Btw if you can’t get alternative childcare, you will be far from the only single woman there. As a SMBC ,I tended to notice more I think, and I would estimate that over the years about a third of the people in the waiting room at my clinic were on their own (though presumably due to childcare or partners at work rather than all SMBC).

Cherryblossom90 · 19/01/2025 21:40

Thank you @IamnotwhouthinkIam now I think about it it's true some people come alone.

OP posts:
IamnotwhouthinkIam · 19/01/2025 21:57

I don’t blame you at all btw for wanting someone there @Cherryblossom90 . The first time I brought my Mum with me on some occasions- but I’ll have no choice but to go alone as others do this time, as she’s the only one my son will tolerate being babysat by for that length of time (my clinic is some distance away).

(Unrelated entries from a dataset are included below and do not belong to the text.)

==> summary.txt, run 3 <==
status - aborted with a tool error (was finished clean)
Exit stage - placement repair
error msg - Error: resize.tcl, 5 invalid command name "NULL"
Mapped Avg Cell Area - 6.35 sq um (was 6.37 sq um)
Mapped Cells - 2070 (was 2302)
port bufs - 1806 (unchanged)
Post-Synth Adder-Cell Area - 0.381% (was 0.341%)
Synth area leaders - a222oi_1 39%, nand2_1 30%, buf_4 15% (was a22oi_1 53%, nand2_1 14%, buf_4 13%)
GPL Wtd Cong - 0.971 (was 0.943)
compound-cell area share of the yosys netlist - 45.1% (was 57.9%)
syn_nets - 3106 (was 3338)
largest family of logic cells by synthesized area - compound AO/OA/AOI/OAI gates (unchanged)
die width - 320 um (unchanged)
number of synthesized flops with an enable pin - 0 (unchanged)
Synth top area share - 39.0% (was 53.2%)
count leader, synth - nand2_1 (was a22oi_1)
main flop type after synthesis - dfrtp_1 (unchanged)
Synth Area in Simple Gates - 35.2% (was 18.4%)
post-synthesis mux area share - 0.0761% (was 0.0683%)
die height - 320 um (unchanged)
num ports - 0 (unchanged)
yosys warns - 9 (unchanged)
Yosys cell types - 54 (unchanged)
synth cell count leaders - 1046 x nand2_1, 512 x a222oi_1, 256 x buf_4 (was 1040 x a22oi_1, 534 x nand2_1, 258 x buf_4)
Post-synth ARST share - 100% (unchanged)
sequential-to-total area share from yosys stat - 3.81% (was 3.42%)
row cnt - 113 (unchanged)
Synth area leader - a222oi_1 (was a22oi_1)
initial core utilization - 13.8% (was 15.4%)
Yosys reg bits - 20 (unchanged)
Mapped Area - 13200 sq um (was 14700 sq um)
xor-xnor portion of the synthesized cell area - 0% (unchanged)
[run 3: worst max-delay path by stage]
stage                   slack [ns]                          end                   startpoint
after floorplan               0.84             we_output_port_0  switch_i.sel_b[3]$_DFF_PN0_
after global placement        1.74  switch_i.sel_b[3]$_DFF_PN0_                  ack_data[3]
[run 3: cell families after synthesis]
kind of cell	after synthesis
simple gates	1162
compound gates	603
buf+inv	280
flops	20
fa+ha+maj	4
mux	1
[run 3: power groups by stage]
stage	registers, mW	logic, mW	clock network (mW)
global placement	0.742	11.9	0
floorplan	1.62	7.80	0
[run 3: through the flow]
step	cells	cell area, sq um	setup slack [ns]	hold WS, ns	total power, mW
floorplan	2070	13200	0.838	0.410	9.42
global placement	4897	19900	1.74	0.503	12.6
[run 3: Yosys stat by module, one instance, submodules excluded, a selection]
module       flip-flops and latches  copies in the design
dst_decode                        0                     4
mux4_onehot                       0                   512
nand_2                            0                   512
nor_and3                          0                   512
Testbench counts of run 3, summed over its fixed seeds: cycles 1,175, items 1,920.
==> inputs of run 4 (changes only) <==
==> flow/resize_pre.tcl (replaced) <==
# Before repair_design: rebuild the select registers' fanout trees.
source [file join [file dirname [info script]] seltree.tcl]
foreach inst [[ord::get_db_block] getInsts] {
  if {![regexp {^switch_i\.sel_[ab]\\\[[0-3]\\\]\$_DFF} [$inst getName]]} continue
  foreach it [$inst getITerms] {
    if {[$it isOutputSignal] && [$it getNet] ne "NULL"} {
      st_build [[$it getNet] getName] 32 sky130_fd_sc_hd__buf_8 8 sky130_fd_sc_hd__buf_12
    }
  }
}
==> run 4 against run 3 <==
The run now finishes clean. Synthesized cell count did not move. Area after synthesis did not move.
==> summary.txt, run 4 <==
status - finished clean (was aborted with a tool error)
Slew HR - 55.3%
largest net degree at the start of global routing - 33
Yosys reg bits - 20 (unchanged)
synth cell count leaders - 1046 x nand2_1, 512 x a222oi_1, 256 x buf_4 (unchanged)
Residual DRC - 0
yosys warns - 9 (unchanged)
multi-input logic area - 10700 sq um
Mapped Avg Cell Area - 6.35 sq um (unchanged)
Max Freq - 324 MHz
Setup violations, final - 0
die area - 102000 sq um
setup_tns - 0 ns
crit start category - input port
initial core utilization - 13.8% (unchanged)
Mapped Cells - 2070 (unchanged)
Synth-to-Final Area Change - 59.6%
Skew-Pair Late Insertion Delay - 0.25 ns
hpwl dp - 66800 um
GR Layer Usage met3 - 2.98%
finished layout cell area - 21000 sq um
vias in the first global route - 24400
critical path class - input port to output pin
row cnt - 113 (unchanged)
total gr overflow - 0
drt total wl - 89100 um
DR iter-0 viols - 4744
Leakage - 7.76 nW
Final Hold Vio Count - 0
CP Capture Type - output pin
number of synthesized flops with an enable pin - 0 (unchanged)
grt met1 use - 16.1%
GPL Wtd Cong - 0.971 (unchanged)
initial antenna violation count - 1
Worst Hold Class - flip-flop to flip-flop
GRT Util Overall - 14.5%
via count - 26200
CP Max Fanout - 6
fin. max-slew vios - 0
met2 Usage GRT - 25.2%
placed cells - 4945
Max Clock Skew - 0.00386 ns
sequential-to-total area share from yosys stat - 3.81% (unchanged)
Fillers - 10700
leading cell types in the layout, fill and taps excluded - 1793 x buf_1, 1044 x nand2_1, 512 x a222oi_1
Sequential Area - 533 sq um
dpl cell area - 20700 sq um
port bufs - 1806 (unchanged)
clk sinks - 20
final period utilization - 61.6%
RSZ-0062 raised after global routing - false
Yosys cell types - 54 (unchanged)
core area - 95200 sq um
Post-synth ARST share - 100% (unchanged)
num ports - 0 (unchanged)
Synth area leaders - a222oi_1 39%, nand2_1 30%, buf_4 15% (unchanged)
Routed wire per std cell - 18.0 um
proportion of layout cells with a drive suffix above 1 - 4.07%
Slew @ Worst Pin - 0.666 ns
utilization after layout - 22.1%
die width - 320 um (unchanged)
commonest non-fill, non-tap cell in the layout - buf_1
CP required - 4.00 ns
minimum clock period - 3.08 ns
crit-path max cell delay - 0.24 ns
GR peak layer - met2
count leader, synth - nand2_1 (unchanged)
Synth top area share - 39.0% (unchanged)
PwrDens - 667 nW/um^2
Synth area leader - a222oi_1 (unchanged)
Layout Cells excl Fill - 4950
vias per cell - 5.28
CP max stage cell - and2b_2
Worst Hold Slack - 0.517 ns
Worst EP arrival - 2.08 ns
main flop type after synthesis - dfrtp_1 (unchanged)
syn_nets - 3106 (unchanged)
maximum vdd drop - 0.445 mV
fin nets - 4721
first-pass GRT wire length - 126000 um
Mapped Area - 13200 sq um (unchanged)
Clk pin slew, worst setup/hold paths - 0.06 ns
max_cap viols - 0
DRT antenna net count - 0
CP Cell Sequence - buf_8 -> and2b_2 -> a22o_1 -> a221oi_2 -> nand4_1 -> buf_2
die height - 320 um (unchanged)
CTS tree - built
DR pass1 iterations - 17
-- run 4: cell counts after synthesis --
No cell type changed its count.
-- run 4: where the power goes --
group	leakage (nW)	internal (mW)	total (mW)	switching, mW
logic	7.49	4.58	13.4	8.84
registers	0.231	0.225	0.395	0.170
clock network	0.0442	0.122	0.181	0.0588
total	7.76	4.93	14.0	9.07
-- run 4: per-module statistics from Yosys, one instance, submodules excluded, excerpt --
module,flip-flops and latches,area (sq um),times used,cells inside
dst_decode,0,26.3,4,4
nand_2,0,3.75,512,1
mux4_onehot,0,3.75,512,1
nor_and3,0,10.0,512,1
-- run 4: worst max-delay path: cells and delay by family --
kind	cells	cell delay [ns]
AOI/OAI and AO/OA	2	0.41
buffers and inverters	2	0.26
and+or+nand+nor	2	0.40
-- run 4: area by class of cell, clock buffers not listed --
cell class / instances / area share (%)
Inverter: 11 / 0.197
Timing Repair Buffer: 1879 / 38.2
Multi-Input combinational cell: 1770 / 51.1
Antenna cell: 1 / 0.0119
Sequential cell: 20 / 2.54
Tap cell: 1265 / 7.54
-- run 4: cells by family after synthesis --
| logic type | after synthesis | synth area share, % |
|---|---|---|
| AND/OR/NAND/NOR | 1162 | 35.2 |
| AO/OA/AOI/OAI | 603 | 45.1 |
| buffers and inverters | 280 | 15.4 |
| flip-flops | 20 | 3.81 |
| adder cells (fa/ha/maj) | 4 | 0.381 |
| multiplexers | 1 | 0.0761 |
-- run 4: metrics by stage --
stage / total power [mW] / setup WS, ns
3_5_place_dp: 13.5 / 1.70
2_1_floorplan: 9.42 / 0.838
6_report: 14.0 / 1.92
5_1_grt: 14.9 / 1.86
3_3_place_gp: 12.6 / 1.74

Your DC does sound better behaved/quieter than my almost three year old 🤣 but I just couldn’t trust my son to always sit quietly for the length of time some appointments can take - and what if they are running late? He’d be off trying to explore after half an hour at most, or worse depending on his mood/tiredness. Personally, as much as I want her there, I don’t see how I can risk it.

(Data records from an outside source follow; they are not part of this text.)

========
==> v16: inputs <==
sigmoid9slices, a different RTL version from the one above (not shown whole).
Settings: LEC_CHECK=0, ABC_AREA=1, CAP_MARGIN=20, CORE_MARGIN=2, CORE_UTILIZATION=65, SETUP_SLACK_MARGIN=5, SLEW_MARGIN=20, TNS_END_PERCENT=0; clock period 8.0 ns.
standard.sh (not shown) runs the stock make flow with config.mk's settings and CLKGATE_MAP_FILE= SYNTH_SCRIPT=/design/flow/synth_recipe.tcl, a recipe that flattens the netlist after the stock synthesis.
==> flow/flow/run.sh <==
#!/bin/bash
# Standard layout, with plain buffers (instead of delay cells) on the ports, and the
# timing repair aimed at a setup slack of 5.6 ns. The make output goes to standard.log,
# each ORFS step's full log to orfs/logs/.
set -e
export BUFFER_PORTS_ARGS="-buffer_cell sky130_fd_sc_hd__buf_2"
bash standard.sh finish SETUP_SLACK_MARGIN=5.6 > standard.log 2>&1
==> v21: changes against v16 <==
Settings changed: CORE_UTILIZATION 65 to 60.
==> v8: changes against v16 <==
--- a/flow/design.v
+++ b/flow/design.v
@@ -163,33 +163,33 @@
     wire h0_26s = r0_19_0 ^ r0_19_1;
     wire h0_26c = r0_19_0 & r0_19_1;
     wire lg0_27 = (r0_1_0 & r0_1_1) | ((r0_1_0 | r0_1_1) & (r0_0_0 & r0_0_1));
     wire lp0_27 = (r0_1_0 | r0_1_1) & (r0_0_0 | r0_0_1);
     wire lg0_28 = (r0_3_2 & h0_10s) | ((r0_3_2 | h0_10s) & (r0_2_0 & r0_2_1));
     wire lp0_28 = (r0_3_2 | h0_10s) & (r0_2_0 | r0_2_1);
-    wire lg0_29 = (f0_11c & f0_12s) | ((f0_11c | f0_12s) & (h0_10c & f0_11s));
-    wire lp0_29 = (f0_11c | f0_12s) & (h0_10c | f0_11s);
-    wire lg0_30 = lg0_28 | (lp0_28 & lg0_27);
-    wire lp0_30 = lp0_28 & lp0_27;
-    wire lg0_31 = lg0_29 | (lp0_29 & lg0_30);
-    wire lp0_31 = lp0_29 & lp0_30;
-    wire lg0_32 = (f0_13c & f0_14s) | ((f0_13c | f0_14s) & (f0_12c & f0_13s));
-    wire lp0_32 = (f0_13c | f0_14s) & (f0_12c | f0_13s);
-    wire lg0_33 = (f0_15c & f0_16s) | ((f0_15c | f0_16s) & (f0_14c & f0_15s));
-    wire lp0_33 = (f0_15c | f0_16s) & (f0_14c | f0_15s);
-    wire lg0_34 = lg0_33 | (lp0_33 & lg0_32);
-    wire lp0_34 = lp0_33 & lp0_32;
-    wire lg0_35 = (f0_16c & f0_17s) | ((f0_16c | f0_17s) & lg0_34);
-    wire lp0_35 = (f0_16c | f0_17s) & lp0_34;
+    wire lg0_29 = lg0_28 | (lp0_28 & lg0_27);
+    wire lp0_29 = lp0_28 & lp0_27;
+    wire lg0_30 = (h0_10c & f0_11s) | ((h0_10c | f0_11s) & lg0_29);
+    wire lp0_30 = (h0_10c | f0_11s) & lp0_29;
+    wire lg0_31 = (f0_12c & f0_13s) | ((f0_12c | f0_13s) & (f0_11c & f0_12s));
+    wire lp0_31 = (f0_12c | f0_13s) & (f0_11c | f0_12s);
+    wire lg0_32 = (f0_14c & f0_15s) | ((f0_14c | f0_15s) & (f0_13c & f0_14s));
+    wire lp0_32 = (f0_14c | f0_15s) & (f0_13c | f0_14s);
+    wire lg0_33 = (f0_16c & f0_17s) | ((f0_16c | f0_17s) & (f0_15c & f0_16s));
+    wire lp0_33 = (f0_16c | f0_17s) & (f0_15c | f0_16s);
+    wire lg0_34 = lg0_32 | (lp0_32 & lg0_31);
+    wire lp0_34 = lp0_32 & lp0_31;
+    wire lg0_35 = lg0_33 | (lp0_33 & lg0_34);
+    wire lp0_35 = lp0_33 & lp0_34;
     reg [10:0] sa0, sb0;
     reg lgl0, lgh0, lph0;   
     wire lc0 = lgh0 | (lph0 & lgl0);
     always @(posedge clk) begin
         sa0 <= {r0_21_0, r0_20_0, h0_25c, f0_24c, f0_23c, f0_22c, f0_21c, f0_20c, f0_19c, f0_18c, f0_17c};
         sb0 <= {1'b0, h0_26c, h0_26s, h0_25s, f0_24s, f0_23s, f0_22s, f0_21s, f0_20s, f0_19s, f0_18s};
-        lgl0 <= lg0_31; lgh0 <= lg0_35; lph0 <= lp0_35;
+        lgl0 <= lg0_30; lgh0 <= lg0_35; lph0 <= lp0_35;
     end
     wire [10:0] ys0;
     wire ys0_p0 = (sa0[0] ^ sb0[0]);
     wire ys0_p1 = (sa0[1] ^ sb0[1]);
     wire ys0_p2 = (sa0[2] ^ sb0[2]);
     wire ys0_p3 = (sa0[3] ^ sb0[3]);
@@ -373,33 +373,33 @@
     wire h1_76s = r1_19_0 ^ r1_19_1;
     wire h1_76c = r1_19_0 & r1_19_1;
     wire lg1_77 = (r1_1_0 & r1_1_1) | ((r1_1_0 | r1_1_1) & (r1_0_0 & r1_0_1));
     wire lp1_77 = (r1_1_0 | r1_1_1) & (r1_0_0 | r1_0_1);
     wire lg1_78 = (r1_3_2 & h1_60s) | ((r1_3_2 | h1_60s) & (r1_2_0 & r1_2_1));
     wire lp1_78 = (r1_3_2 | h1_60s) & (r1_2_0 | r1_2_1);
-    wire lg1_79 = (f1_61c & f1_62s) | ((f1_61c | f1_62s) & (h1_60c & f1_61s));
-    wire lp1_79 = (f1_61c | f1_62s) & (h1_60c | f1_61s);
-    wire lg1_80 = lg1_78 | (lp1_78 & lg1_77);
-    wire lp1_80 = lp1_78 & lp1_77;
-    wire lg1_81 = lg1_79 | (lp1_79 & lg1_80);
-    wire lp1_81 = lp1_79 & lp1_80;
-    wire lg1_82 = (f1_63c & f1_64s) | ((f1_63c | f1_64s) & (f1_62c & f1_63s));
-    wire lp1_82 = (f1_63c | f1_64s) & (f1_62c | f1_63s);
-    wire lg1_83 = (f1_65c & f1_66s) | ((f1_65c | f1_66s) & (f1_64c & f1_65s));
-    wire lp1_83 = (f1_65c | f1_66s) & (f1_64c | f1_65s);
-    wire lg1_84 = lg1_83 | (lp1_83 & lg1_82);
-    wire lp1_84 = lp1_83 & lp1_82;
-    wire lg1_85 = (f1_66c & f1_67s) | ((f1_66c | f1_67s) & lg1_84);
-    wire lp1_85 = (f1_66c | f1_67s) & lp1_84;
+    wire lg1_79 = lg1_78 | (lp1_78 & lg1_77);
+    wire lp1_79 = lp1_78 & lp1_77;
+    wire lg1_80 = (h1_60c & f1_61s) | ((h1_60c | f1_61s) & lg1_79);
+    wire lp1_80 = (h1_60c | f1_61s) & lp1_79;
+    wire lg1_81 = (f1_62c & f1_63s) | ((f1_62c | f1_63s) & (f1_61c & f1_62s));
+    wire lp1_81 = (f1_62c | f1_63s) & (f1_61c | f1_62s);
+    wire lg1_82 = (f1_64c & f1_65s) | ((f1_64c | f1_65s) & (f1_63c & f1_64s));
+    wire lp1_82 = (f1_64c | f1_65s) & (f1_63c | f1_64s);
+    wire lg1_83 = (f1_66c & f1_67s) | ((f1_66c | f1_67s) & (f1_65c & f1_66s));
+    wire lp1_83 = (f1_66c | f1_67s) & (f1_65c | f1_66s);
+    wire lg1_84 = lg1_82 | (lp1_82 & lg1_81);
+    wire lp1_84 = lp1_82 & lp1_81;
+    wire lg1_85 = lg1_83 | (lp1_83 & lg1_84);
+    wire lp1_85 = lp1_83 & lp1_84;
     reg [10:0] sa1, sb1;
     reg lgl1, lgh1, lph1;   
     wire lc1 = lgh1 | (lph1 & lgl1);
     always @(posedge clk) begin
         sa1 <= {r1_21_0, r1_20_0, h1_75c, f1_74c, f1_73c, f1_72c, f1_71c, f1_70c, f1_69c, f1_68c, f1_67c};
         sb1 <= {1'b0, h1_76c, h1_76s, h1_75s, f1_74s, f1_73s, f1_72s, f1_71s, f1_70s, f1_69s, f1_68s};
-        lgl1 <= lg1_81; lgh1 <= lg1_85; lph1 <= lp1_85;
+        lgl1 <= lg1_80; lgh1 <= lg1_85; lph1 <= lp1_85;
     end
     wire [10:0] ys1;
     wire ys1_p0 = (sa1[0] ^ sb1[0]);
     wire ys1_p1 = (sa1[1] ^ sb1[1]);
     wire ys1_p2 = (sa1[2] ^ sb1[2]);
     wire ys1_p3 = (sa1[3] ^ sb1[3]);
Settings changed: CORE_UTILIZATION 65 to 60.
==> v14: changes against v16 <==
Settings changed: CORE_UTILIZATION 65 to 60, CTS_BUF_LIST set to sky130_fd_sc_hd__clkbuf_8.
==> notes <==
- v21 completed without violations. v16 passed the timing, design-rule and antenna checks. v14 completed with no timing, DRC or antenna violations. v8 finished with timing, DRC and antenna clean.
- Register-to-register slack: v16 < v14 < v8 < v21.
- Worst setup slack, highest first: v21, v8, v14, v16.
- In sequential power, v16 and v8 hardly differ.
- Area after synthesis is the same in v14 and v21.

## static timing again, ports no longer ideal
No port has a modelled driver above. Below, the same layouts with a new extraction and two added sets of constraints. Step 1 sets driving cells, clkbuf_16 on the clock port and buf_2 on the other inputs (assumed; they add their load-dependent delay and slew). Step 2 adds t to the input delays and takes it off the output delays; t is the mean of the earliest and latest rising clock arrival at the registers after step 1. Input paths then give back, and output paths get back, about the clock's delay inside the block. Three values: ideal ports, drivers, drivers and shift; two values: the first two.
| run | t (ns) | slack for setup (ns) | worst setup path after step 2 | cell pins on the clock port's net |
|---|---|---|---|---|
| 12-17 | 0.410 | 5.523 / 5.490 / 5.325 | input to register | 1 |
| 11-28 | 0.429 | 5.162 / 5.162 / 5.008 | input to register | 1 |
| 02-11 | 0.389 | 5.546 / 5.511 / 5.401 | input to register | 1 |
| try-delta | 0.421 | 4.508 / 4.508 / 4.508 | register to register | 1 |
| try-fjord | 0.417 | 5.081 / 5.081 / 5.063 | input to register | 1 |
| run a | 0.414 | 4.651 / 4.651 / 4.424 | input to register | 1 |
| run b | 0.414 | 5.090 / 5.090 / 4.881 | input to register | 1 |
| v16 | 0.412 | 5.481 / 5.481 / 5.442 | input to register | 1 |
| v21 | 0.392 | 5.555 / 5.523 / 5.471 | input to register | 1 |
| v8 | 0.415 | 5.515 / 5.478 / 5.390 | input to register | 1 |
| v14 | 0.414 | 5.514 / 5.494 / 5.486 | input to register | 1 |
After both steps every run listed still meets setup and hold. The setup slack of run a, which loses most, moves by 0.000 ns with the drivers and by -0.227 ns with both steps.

LongerthanMrTicklesarms · 20/01/2025 11:02

Confusedddddddd · 19/01/2025 20:29

@LongerthanMrTicklesarms @IVFmumoftwo I'm sorry it caused offence - it certainly wasn't meant that way. I was simply trying to say that bringing a toddler to any kind of medical appt generally makes things difficult for everyone.

I feel really shit now - maybe blame the IVF hormones. Just remember that everyone on these boards is likely in a shit situation.

It wasn’t to make you feel shit - it was just a comment in a conversation thread to point out the effect language has, the jokey bit about people would change their minds after hearing your toddler. I heard all kinds of nonsense about the advantages of being child-free when I really didn’t want to be. You’ve been there, but maybe those comments didn’t bother you because I know everyone is different. The same way a few people (I believe in the minority) said it would give them hope to see a baby in a fertility clinic.

I think although for me the process has worked, I haven’t come out unscathed emotionally.

It’s hard going back to the clinic for further treatment, absolutely it is, good luck with it.

Pinky1256 · 26/01/2025 10:12

Definitely very insensitive. It's like bragging about your good luck to others who may be on their 10th cycle, have bad news on their follicles, etc. I'm saying this as a new mom who finally got blessed with my miracle baby, I wouldn't take him to an IVF appointment, insensitive and rude for the other patients.